(Stored data)
------------------------------------

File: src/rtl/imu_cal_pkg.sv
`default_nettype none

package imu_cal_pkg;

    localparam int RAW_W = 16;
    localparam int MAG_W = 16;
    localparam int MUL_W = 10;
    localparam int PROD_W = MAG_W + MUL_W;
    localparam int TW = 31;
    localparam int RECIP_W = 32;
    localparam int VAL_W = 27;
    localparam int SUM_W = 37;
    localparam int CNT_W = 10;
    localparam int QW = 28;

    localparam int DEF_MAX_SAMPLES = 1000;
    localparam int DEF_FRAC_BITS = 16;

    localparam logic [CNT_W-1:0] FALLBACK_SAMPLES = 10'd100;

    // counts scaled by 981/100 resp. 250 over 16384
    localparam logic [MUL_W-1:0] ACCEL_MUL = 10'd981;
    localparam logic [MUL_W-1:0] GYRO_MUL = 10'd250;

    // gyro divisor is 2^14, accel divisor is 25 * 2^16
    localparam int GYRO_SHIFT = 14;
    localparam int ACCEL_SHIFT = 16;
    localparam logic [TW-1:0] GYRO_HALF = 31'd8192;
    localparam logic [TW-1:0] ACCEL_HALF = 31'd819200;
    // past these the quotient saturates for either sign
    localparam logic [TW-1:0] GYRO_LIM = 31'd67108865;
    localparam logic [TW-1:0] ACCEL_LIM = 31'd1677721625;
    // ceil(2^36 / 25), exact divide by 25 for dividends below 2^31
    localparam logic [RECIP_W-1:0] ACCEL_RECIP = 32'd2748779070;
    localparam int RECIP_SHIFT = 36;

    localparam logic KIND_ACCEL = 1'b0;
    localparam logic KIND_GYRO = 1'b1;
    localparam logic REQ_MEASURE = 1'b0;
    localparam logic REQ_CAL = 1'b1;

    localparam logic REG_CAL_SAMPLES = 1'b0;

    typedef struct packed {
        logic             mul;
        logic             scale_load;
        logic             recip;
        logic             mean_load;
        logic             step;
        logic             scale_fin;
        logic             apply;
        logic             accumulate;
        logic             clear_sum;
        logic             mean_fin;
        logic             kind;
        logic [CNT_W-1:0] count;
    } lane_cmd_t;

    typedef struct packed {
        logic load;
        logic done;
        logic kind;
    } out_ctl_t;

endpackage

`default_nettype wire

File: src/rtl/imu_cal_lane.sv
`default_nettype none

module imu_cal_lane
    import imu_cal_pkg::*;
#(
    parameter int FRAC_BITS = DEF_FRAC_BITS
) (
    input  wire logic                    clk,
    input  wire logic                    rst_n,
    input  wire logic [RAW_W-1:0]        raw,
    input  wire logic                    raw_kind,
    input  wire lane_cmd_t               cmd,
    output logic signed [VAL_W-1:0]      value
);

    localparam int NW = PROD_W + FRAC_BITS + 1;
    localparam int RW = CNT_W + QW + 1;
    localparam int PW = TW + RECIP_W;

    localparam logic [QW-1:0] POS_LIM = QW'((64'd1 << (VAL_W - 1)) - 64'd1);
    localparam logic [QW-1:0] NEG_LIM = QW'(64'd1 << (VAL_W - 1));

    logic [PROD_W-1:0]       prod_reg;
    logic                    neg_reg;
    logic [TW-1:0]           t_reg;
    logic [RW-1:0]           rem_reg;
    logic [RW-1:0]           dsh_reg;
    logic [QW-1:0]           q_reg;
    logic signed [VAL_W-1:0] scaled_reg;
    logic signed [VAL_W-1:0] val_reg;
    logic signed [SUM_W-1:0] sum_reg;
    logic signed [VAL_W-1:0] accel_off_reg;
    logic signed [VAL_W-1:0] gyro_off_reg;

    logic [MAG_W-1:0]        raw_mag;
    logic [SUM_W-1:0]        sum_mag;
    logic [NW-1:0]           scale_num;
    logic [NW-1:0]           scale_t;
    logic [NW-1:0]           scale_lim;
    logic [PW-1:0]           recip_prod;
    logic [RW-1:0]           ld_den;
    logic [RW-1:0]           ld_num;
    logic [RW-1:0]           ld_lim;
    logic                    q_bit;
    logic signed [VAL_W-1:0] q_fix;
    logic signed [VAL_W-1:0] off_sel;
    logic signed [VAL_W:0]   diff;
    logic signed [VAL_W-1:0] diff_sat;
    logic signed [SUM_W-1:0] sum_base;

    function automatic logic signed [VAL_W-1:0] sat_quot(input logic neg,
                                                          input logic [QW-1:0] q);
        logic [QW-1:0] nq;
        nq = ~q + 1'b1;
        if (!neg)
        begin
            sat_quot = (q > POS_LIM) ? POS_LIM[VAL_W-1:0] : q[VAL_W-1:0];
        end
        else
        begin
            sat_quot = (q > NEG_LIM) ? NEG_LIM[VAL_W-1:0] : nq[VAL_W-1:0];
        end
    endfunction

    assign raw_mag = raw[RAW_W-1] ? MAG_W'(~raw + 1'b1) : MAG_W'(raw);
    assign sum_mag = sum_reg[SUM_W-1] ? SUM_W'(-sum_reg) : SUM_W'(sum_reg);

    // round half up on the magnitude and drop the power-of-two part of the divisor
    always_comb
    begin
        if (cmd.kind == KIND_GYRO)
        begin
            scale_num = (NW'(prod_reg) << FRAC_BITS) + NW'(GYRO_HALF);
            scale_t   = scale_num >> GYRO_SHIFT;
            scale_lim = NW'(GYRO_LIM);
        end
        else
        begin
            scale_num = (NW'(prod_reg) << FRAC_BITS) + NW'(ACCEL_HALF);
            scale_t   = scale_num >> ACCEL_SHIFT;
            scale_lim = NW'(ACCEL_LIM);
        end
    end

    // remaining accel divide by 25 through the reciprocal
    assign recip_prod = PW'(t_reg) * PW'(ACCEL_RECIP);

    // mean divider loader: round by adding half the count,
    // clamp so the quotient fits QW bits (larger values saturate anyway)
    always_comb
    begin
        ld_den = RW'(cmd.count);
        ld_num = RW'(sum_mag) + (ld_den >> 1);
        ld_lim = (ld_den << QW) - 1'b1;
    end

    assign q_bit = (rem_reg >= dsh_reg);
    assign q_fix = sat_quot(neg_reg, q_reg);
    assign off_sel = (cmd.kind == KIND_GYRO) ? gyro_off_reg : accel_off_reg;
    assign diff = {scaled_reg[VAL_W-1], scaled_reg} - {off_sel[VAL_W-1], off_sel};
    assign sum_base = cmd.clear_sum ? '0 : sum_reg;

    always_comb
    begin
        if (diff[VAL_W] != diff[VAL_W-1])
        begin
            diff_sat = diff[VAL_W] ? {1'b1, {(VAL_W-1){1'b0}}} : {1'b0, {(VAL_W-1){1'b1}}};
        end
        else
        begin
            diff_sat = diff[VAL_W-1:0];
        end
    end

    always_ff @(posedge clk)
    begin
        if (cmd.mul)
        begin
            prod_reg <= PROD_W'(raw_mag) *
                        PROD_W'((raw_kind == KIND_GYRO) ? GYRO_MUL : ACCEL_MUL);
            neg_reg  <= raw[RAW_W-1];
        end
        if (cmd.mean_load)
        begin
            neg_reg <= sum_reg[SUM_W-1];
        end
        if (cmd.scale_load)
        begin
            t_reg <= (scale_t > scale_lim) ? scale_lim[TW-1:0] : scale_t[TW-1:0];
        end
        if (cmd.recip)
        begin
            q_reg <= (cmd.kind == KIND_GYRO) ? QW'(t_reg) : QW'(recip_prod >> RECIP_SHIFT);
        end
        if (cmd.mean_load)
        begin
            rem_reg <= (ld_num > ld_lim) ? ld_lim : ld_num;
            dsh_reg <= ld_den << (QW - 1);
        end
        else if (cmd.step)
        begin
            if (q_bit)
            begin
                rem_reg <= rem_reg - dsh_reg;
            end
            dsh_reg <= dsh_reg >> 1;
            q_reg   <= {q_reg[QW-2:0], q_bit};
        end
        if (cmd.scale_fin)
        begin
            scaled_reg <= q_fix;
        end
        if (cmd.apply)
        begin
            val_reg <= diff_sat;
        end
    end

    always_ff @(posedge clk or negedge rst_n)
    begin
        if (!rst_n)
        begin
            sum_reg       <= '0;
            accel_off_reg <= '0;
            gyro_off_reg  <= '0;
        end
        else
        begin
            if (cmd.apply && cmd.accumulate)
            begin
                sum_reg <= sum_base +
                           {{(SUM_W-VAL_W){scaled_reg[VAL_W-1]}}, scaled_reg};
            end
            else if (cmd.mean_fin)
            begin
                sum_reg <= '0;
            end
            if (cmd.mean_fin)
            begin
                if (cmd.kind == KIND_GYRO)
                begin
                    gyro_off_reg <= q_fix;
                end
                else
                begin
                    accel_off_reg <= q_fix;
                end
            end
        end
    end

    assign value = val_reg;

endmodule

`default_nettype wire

------------------------------------

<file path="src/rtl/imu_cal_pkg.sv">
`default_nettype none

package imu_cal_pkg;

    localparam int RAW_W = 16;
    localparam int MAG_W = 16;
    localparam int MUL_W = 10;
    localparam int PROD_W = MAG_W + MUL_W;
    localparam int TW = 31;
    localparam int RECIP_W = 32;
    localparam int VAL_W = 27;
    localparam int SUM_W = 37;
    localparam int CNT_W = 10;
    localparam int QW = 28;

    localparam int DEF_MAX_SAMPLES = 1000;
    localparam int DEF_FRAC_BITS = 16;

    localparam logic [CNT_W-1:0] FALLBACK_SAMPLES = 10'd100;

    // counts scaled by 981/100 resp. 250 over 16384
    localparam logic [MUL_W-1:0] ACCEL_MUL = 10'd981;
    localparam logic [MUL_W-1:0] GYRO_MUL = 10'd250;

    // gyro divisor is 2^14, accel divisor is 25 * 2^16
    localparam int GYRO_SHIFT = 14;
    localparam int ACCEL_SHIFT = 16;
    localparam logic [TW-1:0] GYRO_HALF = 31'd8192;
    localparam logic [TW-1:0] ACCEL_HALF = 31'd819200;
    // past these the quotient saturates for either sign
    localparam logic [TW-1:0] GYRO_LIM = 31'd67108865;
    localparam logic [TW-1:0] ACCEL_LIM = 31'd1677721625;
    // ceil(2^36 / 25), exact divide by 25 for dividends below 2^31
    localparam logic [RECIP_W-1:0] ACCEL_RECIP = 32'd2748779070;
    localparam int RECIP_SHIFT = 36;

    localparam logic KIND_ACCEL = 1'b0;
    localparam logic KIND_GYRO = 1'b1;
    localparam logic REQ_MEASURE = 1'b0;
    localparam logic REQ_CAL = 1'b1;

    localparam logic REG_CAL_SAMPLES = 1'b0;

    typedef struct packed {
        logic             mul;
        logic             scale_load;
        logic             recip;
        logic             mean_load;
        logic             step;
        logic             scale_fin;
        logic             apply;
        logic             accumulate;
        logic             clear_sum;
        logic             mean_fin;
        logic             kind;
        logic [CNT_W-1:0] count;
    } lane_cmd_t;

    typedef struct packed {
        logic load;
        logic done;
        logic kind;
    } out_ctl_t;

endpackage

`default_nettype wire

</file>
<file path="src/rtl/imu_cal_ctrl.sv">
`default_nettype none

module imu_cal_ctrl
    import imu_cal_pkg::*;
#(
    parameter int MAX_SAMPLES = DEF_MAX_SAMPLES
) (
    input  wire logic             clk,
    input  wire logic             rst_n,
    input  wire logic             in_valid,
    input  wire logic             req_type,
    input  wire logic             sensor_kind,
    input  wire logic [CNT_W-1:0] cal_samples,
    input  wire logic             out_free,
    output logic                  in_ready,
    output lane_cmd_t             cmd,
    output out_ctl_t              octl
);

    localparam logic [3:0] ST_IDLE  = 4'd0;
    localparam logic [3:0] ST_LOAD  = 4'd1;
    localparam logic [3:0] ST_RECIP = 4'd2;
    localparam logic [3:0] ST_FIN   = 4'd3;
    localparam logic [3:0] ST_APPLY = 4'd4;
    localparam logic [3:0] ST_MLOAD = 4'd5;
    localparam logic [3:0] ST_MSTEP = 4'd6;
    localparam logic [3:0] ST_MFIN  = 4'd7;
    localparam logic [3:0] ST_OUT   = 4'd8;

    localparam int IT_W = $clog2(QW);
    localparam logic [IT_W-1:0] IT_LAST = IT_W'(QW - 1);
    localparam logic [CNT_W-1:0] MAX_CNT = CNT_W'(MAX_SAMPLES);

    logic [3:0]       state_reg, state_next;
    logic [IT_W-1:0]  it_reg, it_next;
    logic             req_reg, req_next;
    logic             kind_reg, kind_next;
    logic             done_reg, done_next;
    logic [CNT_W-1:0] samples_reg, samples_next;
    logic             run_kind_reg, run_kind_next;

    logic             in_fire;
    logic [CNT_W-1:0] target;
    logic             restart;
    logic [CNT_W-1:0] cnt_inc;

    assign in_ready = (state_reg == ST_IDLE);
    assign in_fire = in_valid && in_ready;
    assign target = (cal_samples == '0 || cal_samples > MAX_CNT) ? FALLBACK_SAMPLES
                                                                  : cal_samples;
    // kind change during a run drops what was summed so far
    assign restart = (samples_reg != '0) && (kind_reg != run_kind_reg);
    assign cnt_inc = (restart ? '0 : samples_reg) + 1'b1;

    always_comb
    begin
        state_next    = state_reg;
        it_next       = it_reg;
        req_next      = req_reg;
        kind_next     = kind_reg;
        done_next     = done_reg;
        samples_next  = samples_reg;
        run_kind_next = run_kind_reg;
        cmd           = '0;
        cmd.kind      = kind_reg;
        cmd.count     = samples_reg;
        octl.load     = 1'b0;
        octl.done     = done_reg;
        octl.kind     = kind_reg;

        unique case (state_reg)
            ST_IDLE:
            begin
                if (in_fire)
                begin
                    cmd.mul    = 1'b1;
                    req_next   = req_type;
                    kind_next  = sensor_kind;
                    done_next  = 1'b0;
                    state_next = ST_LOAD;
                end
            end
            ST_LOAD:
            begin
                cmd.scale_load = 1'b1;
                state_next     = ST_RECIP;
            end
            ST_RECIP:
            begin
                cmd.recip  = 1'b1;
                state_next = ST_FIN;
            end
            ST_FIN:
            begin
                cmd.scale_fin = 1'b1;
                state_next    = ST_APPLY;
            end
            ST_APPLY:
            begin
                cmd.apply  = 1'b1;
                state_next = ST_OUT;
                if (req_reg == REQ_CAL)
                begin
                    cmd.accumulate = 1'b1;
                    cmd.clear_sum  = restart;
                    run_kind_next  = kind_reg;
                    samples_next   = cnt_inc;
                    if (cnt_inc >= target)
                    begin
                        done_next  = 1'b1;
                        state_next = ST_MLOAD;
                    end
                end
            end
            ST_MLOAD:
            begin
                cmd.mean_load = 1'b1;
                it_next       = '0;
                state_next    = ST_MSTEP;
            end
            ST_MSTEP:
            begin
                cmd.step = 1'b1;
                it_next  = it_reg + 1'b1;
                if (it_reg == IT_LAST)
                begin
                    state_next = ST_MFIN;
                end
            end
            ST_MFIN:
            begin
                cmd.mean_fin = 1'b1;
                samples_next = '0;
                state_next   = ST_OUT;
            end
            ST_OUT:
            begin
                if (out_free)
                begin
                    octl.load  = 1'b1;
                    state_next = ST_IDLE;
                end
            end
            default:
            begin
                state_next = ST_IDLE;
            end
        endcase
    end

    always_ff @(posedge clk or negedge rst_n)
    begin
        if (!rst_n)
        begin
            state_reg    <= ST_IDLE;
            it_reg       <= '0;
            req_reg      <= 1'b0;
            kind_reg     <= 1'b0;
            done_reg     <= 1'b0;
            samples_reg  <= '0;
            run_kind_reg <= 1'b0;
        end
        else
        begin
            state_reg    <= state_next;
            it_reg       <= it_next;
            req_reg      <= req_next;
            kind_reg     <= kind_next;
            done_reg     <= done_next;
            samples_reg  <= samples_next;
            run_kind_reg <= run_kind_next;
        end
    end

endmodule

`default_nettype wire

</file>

------------------------------------

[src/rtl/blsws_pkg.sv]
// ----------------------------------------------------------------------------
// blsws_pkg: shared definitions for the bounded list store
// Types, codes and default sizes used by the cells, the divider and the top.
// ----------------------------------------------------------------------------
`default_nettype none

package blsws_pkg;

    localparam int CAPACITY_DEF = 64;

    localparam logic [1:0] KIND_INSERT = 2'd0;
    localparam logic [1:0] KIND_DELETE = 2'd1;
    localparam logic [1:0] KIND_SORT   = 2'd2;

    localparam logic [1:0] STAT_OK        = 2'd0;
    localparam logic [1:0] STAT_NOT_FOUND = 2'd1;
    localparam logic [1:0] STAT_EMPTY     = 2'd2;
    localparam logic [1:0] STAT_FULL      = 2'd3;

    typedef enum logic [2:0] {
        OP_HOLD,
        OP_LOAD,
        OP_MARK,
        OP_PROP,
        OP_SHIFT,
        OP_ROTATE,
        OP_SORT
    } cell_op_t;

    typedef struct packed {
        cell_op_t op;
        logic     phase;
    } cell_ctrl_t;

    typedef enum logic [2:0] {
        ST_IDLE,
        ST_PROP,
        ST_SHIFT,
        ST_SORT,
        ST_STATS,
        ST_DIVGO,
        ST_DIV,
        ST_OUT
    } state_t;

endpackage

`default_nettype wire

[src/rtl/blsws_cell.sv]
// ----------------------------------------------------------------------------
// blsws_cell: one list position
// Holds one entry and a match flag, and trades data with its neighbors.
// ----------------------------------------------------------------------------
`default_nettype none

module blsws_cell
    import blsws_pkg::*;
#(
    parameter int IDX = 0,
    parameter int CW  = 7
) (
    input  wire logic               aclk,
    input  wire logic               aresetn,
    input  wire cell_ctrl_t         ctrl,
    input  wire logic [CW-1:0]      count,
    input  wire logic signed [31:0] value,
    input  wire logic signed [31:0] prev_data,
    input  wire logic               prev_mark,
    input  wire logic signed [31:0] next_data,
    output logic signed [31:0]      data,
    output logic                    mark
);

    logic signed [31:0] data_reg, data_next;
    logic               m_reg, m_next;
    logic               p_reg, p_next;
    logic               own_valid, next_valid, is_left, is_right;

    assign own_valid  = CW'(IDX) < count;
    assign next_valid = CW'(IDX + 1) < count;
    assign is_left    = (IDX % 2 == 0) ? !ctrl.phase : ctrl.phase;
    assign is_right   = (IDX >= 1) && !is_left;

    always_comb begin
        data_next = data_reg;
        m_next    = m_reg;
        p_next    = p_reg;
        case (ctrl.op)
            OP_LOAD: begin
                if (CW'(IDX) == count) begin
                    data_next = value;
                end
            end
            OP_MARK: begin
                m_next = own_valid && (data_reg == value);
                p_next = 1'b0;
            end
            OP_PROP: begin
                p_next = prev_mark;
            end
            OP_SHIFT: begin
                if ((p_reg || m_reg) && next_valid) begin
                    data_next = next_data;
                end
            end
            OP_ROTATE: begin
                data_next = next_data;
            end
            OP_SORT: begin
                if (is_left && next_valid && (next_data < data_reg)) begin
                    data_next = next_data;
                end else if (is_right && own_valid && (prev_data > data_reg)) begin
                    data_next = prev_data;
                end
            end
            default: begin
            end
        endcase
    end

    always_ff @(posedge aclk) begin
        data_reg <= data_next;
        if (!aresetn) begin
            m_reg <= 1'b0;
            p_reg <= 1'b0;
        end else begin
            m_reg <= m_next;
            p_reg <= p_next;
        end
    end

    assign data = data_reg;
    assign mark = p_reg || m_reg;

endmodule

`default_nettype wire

------------------------------------

**DESCRIPTION OF THE TASK**
Lines holding the word "round" are the answer; copy every one from the records above.

**TASK OUTPUT**
    // round half up on the magnitude and drop the power-of-two part of the divisor
    // mean divider loader: round by adding half the count,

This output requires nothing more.